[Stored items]
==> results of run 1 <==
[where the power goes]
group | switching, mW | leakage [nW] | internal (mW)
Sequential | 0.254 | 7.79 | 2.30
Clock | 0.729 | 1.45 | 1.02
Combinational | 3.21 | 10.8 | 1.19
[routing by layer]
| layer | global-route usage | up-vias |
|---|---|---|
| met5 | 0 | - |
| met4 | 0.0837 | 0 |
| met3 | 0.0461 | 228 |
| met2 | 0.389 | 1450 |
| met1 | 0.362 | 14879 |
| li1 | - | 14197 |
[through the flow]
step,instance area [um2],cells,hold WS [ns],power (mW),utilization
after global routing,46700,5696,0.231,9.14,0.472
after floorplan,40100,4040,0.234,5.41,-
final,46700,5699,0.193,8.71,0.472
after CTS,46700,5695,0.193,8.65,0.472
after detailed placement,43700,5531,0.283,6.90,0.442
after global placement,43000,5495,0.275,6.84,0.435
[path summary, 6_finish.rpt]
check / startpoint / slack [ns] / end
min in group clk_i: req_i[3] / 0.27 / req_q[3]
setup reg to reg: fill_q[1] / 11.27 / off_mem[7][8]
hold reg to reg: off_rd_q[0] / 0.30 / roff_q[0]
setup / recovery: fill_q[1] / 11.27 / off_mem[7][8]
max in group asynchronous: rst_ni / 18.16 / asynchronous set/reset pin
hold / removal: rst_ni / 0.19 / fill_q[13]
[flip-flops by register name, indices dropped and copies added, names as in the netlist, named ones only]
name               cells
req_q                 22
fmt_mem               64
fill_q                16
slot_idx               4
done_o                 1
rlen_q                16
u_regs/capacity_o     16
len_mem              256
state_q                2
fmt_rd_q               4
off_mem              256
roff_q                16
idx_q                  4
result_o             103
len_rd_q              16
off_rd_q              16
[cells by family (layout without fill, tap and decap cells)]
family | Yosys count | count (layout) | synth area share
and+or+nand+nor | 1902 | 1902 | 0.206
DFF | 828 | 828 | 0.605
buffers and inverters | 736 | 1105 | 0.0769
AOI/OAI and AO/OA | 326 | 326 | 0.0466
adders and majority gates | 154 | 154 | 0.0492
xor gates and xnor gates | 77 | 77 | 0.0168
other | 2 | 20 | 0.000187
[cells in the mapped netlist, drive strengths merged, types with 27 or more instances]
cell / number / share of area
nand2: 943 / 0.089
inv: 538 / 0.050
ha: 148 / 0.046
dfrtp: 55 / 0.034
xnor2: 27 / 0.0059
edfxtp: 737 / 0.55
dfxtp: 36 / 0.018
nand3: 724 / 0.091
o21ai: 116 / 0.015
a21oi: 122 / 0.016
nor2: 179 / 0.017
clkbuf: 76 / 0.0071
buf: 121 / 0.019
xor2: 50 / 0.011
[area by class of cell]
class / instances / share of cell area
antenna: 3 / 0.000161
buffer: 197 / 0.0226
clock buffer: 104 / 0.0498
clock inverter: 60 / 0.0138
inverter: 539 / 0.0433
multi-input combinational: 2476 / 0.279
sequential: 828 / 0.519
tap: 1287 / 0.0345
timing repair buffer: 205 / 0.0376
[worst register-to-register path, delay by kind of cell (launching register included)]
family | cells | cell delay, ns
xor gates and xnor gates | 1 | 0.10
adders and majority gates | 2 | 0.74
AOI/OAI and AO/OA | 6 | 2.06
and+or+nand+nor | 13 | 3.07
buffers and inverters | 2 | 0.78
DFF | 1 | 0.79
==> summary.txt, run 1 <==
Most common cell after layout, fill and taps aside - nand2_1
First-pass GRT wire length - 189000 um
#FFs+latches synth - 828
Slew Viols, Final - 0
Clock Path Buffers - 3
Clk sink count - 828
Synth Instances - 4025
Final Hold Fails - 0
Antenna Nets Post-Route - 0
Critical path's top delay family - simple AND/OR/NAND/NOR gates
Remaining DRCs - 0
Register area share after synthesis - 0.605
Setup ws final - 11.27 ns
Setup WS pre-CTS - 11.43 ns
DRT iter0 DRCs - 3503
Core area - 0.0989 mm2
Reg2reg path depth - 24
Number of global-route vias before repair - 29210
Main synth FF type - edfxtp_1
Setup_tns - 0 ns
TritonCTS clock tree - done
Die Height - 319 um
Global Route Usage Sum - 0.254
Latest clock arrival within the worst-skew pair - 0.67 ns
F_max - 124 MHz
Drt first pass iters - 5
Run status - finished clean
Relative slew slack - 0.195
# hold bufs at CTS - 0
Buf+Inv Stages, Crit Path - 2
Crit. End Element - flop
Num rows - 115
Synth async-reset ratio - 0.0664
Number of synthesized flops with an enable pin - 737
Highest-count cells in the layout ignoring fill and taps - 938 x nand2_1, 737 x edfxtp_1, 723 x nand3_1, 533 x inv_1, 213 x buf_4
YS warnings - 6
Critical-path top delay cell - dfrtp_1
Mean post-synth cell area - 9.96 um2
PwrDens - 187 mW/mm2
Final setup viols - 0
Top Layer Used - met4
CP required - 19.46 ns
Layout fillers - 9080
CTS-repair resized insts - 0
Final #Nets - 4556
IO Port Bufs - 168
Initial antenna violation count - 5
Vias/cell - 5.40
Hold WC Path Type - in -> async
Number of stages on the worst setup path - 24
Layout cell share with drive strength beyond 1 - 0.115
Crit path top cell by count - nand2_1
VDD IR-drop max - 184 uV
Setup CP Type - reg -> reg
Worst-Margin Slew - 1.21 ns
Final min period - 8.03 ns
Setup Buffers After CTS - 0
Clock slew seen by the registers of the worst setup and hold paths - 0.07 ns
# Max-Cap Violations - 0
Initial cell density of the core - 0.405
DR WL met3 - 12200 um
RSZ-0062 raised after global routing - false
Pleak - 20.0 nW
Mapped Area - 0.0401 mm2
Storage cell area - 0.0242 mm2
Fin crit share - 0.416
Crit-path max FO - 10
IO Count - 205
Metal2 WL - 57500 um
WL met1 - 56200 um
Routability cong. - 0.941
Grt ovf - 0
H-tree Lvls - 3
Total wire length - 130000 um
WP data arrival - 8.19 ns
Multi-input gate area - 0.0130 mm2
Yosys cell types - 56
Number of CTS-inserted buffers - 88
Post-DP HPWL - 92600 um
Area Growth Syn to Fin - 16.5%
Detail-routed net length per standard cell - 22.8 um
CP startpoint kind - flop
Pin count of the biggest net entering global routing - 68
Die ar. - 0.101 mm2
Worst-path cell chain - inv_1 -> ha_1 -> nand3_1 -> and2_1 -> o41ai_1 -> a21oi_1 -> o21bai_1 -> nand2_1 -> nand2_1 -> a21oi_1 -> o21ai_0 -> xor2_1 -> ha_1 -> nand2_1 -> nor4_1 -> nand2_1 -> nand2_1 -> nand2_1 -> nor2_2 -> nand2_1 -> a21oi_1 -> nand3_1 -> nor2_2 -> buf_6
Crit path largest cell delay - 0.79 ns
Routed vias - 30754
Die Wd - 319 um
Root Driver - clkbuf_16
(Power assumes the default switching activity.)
--- src/hdl/ofrb_pkg.sv ---
// ----------------------------------------------------------------------------
// ofrb_pkg
// Types, constants and helper functions for the overwriting frame ring buffer.
// ----------------------------------------------------------------------------
`default_nettype none

package ofrb_pkg;

   localparam int MAX_CHANNELS = 8;
   localparam int MAX_FRAMES   = 4096;

   localparam int CH_W    = $clog2(MAX_CHANNELS);
   localparam int SLOT_W  = $clog2(MAX_FRAMES);
   localparam int ADDR_W  = SLOT_W + CH_W;
   localparam int DEPTH   = MAX_FRAMES * MAX_CHANNELS;

   localparam int CCNT_W  = 4;
   localparam int CAP_W   = 13;
   localparam int SAMP_W  = 32;
   localparam int BLK_W   = 32;
   localparam int IDX_W   = 64;
   localparam int OVR_W   = 32;
   localparam int CSR_W   = 13;

   localparam logic REG_CHANNEL_COUNT = 1'b0;
   localparam logic REG_CAPACITY      = 1'b1;

   localparam logic REQ_WRITE = 1'b0;
   localparam logic REQ_READ  = 1'b1;

   typedef enum logic [3:0] {
      ST_IDLE,
      ST_WR_EVAL,
      ST_WR_EVAL2,
      ST_WR_MOD,
      ST_WR_COMMIT,
      ST_RD_EVAL,
      ST_RD_CHK,
      ST_RD_MOD,
      ST_RD_EMIT
   } state_type;

   function automatic logic [CCNT_W-1:0] eff_channels(input logic [CCNT_W-1:0] cc);
      logic [CCNT_W-1:0] r;
      r = cc;
      if (cc == '0) r = CCNT_W'(1);
      else if (cc > CCNT_W'(MAX_CHANNELS)) r = CCNT_W'(MAX_CHANNELS);
      return r;
   endfunction

   function automatic logic [CAP_W-1:0] eff_capacity(input logic [CAP_W-1:0] cf);
      logic [CAP_W-1:0] r;
      r = cf;
      if (cf == '0) r = CAP_W'(1);
      else if (cf > CAP_W'(MAX_FRAMES)) r = CAP_W'(MAX_FRAMES);
      return r;
   endfunction

endpackage

`default_nettype wire

--- src/hdl/ofrb_mod_unit.sv ---
// ----------------------------------------------------------------------------
// ofrb_mod_unit
// Bit-serial 64-bit by 13-bit remainder, one dividend bit per cycle.
// ----------------------------------------------------------------------------
`default_nettype none

module ofrb_mod_unit (
   input  wire logic                         clock,
   input  wire logic                         reset,
   input  wire logic                         start,
   input  wire logic [ofrb_pkg::IDX_W-1:0]   dividend,
   input  wire logic [ofrb_pkg::CAP_W-1:0]   divisor,
   output logic                              done,
   output logic      [ofrb_pkg::CAP_W-1:0]   remainder
);

   localparam int CNT_W = $clog2(ofrb_pkg::IDX_W);

   logic                         active_ff, active_in;
   logic                         done_ff, done_in;
   logic [CNT_W-1:0]             cnt_ff, cnt_in;
   logic [ofrb_pkg::IDX_W-1:0]   dvd_ff, dvd_in;
   logic [ofrb_pkg::CAP_W-1:0]   dvs_ff, dvs_in;
   logic [ofrb_pkg::CAP_W-1:0]   rem_ff, rem_in;
   logic [ofrb_pkg::CAP_W:0]     shifted;

   always_comb begin
      active_in = active_ff;
      done_in   = 1'b0;
      cnt_in    = cnt_ff;
      dvd_in    = dvd_ff;
      dvs_in    = dvs_ff;
      rem_in    = rem_ff;
      shifted   = {rem_ff, dvd_ff[ofrb_pkg::IDX_W-1]};
      if (start) begin
         active_in = 1'b1;
         cnt_in    = '0;
         dvd_in    = dividend;
         dvs_in    = divisor;
         rem_in    = '0;
      end else if (active_ff) begin
         if (shifted >= {1'b0, dvs_ff}) begin
            rem_in = ofrb_pkg::CAP_W'(shifted - {1'b0, dvs_ff});
         end else begin
            rem_in = ofrb_pkg::CAP_W'(shifted);
         end
         dvd_in = {dvd_ff[ofrb_pkg::IDX_W-2:0], 1'b0};
         cnt_in = cnt_ff + CNT_W'(1);
         if (cnt_ff == CNT_W'(ofrb_pkg::IDX_W - 1)) begin
            active_in = 1'b0;
            done_in   = 1'b1;
         end
      end
   end

   always_ff @(posedge clock) begin
      if (reset) begin
         active_ff <= 1'b0;
         done_ff   <= 1'b0;
         cnt_ff    <= '0;
      end else begin
         active_ff <= active_in;
         done_ff   <= done_in;
         cnt_ff    <= cnt_in;
      end
      dvd_ff <= dvd_in;
      dvs_ff <= dvs_in;
      rem_ff <= rem_in;
   end

   assign done      = done_ff;
   assign remainder = rem_ff;

endmodule

`default_nettype wire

YOUR INSTRUCTIONS:
The response must hold only the lines above from the line with "Antenna Nets Post-Route - 0" through the line with "Multi-input gate area - 0.0130 mm2", each copied exactly, both ends kept.

EXERCISE ANSWER:
Antenna Nets Post-Route - 0
Critical path's top delay family - simple AND/OR/NAND/NOR gates
Remaining DRCs - 0
Register area share after synthesis - 0.605
Setup ws final - 11.27 ns
Setup WS pre-CTS - 11.43 ns
DRT iter0 DRCs - 3503
Core area - 0.0989 mm2
Reg2reg path depth - 24
Number of global-route vias before repair - 29210
Main synth FF type - edfxtp_1
Setup_tns - 0 ns
TritonCTS clock tree - done
Die Height - 319 um
Global Route Usage Sum - 0.254
Latest clock arrival within the worst-skew pair - 0.67 ns
F_max - 124 MHz
Drt first pass iters - 5
Run status - finished clean
Relative slew slack - 0.195
# hold bufs at CTS - 0
Buf+Inv Stages, Crit Path - 2
Crit. End Element - flop
Num rows - 115
Synth async-reset ratio - 0.0664
Number of synthesized flops with an enable pin - 737
Highest-count cells in the layout ignoring fill and taps - 938 x nand2_1, 737 x edfxtp_1, 723 x nand3_1, 533 x inv_1, 213 x buf_4
YS warnings - 6
Critical-path top delay cell - dfrtp_1
Mean post-synth cell area - 9.96 um2
PwrDens - 187 mW/mm2
Final setup viols - 0
Top Layer Used - met4
CP required - 19.46 ns
Layout fillers - 9080
CTS-repair resized insts - 0
Final #Nets - 4556
IO Port Bufs - 168
Initial antenna violation count - 5
Vias/cell - 5.40
Hold WC Path Type - in -> async
Number of stages on the worst setup path - 24
Layout cell share with drive strength beyond 1 - 0.115
Crit path top cell by count - nand2_1
VDD IR-drop max - 184 uV
Setup CP Type - reg -> reg
Worst-Margin Slew - 1.21 ns
Final min period - 8.03 ns
Setup Buffers After CTS - 0
Clock slew seen by the registers of the worst setup and hold paths - 0.07 ns
# Max-Cap Violations - 0
Initial cell density of the core - 0.405
DR WL met3 - 12200 um
RSZ-0062 raised after global routing - false
Pleak - 20.0 nW
Mapped Area - 0.0401 mm2
Storage cell area - 0.0242 mm2
Fin crit share - 0.416
Crit-path max FO - 10
IO Count - 205
Metal2 WL - 57500 um
WL met1 - 56200 um
Routability cong. - 0.941
Grt ovf - 0
H-tree Lvls - 3
Total wire length - 130000 um
WP data arrival - 8.19 ns
Multi-input gate area - 0.0130 mm2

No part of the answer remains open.